* [TASK STATEMENT] As the answer, give every line of the records that includes the word "activity".

* [RECORDS FOR THE EXERCISE]

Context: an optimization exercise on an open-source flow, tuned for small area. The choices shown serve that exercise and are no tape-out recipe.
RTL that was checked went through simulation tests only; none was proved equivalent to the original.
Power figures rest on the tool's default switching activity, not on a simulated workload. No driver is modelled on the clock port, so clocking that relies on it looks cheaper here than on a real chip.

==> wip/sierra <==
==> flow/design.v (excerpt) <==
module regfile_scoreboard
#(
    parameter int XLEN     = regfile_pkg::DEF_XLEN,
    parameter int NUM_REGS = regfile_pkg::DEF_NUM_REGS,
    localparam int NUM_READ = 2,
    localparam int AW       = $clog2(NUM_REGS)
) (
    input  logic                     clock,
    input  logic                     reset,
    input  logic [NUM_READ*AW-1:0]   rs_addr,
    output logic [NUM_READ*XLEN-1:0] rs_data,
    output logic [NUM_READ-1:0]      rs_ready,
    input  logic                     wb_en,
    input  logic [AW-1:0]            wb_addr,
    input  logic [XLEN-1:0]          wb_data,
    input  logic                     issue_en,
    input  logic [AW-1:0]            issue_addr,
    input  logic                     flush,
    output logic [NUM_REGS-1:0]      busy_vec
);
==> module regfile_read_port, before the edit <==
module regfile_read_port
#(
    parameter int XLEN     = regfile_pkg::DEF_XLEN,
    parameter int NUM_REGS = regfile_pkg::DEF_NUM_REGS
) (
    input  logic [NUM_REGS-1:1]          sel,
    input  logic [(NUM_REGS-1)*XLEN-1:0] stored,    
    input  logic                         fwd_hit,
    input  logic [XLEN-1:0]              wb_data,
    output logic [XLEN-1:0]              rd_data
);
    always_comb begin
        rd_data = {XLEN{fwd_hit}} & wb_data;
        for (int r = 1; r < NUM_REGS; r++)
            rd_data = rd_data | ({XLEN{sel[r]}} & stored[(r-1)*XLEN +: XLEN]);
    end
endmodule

* * *

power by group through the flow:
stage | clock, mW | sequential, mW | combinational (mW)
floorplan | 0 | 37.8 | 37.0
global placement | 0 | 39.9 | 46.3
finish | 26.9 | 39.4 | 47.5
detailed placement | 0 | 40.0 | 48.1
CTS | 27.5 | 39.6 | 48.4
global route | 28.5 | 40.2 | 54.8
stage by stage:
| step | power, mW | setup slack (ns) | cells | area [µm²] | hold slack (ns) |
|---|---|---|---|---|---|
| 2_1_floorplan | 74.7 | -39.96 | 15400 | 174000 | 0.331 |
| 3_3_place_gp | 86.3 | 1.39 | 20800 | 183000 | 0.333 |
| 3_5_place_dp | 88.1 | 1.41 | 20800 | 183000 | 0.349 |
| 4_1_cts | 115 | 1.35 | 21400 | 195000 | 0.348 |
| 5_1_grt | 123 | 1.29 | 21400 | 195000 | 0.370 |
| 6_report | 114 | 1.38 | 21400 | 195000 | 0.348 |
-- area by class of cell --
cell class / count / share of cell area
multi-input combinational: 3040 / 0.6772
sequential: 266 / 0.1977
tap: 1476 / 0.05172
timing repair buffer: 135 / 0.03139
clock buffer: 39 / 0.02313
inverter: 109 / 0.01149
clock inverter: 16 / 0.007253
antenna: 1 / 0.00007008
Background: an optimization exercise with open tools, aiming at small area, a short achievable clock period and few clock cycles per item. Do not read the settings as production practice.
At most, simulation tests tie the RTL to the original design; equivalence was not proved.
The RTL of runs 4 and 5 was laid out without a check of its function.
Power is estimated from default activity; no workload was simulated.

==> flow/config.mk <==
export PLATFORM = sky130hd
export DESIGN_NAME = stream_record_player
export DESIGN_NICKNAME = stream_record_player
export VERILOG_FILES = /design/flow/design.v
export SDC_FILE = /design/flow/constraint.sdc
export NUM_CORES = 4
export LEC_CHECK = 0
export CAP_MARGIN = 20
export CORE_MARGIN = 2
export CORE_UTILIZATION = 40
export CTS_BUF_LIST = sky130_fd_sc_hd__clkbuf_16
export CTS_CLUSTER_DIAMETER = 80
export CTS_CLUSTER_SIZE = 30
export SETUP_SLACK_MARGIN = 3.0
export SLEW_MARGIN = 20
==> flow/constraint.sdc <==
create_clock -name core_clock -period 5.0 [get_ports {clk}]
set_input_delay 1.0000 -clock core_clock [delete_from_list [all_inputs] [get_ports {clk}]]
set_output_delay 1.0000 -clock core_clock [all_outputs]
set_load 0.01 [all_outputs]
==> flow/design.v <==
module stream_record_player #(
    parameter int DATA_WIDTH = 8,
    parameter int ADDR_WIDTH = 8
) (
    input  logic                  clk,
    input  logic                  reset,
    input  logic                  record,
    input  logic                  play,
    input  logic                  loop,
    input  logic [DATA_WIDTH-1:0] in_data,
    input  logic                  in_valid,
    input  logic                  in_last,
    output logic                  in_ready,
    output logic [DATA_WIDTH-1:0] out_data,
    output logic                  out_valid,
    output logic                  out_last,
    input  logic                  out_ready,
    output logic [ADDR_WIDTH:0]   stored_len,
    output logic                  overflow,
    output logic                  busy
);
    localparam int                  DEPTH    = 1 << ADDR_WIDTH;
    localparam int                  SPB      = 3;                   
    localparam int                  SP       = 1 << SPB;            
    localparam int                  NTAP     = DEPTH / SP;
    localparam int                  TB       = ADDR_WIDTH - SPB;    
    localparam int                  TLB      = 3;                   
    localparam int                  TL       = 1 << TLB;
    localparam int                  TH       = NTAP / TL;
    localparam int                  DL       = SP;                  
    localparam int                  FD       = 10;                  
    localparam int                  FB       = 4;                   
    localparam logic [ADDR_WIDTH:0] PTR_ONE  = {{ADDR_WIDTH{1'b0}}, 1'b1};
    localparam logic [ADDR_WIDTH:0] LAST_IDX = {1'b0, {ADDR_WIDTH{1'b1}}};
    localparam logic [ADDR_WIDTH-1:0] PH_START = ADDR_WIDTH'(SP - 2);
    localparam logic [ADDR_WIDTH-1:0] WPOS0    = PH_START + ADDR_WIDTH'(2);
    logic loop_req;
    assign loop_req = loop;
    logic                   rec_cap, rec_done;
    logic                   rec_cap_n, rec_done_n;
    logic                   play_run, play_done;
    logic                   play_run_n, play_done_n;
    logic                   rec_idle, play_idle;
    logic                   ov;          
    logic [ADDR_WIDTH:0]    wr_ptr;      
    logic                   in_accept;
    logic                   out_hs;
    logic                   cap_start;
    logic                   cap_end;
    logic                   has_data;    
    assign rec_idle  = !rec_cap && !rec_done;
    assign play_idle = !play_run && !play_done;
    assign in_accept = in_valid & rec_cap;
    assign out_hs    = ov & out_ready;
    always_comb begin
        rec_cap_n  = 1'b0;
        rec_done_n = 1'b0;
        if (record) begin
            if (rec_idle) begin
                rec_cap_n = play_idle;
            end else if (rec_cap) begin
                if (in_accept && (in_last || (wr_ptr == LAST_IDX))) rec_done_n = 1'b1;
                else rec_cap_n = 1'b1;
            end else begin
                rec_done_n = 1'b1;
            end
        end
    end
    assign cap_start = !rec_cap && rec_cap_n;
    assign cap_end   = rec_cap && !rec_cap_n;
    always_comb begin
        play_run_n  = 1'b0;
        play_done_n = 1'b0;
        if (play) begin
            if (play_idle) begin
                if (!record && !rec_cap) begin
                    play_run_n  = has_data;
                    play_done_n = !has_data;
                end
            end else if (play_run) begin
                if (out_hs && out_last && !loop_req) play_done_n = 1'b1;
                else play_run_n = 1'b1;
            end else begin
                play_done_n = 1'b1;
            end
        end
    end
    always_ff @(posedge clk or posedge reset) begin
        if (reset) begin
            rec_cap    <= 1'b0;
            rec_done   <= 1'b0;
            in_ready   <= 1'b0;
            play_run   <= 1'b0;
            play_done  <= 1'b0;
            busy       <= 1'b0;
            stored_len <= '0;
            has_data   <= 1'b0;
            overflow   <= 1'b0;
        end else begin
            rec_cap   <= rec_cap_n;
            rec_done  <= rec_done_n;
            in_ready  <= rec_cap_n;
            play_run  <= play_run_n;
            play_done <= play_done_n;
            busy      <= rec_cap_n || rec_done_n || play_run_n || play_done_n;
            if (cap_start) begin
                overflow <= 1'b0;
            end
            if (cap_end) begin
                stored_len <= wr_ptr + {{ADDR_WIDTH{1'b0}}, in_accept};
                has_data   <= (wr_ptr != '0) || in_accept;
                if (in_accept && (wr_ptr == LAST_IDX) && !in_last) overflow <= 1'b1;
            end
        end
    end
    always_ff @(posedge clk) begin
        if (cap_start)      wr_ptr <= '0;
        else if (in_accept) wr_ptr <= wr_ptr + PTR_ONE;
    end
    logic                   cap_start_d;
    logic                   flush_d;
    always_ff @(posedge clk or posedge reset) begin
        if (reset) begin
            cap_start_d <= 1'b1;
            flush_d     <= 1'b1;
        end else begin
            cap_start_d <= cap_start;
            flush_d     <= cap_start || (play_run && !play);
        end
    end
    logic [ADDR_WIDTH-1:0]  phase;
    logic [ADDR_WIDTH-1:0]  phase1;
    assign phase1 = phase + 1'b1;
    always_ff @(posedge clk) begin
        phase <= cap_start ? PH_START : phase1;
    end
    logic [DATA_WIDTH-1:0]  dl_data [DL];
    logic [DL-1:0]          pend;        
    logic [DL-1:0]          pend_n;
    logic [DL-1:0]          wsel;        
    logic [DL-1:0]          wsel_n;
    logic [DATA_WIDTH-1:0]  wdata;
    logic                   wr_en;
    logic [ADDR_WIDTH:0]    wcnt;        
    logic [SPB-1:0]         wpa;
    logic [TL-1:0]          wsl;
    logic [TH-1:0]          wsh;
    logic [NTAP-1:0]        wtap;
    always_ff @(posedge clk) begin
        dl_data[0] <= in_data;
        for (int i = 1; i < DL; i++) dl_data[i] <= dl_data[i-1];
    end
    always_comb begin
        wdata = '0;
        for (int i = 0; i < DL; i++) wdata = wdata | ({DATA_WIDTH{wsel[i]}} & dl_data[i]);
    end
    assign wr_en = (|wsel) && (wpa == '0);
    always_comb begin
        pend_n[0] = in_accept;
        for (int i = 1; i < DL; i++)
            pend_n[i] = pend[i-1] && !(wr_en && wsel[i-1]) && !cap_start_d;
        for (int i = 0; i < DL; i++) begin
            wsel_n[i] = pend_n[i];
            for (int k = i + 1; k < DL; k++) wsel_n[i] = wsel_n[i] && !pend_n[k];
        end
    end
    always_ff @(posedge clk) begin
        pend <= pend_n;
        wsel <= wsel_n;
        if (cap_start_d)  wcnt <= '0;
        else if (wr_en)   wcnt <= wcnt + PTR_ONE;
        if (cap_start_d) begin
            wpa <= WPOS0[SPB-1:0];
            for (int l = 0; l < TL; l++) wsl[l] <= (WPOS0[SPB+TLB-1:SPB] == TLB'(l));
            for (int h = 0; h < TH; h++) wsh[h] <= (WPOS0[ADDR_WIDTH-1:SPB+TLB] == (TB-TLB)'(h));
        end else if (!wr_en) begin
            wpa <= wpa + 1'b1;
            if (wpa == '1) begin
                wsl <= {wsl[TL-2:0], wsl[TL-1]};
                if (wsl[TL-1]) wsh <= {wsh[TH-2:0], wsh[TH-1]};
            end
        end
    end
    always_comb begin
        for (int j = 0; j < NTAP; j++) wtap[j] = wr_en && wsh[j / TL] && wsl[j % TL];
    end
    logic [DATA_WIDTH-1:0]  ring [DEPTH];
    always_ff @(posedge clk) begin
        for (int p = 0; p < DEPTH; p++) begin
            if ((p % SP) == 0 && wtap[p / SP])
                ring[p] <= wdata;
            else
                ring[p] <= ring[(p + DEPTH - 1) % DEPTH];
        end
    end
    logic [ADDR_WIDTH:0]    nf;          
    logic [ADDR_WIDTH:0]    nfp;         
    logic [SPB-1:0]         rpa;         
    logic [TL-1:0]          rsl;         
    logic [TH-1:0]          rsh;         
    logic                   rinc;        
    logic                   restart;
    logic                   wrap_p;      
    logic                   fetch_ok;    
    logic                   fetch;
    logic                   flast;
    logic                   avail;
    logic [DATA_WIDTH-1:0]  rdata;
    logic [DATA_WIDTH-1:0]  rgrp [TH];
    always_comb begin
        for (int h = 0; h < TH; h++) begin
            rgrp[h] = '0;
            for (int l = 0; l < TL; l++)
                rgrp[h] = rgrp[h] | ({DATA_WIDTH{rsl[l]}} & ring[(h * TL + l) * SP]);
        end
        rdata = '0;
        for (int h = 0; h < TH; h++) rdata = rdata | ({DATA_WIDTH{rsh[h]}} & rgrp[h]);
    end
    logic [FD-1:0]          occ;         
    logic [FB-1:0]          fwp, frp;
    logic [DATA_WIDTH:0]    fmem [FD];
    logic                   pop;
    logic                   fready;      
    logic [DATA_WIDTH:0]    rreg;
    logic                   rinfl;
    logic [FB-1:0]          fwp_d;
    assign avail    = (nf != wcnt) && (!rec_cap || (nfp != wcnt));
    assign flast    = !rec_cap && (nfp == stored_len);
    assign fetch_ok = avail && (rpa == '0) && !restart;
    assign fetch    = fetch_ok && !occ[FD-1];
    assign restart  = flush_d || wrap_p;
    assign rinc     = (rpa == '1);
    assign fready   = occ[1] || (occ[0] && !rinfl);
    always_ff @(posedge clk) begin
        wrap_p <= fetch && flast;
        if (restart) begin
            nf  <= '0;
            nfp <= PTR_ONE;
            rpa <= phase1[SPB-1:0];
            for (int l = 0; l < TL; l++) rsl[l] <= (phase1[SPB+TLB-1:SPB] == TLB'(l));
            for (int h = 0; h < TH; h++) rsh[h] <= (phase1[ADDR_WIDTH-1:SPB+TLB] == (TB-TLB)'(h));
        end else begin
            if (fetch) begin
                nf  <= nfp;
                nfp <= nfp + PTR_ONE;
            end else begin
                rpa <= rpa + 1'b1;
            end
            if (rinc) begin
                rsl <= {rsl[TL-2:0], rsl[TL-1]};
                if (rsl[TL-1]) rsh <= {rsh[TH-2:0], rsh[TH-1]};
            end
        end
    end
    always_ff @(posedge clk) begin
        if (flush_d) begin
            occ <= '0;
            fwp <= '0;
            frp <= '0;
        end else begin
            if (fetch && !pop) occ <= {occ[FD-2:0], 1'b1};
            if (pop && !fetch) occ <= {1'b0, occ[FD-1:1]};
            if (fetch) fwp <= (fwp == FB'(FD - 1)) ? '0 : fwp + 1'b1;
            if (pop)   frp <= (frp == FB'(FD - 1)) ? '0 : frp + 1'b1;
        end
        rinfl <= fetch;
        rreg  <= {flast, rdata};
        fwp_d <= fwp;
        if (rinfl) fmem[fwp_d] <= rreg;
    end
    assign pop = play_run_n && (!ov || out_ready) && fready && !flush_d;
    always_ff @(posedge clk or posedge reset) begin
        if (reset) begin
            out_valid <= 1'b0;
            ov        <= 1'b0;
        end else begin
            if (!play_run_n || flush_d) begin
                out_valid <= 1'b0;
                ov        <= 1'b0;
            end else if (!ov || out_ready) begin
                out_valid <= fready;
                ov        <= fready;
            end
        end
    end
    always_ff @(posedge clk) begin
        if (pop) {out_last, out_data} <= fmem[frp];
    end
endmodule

* [SOLUTION TO THIS TASK]
Power figures rest on the tool's default switching activity, not on a simulated workload. No driver is modelled on the clock port, so clocking that relies on it looks cheaper here than on a real chip.
Power is estimated from default activity; no workload was simulated.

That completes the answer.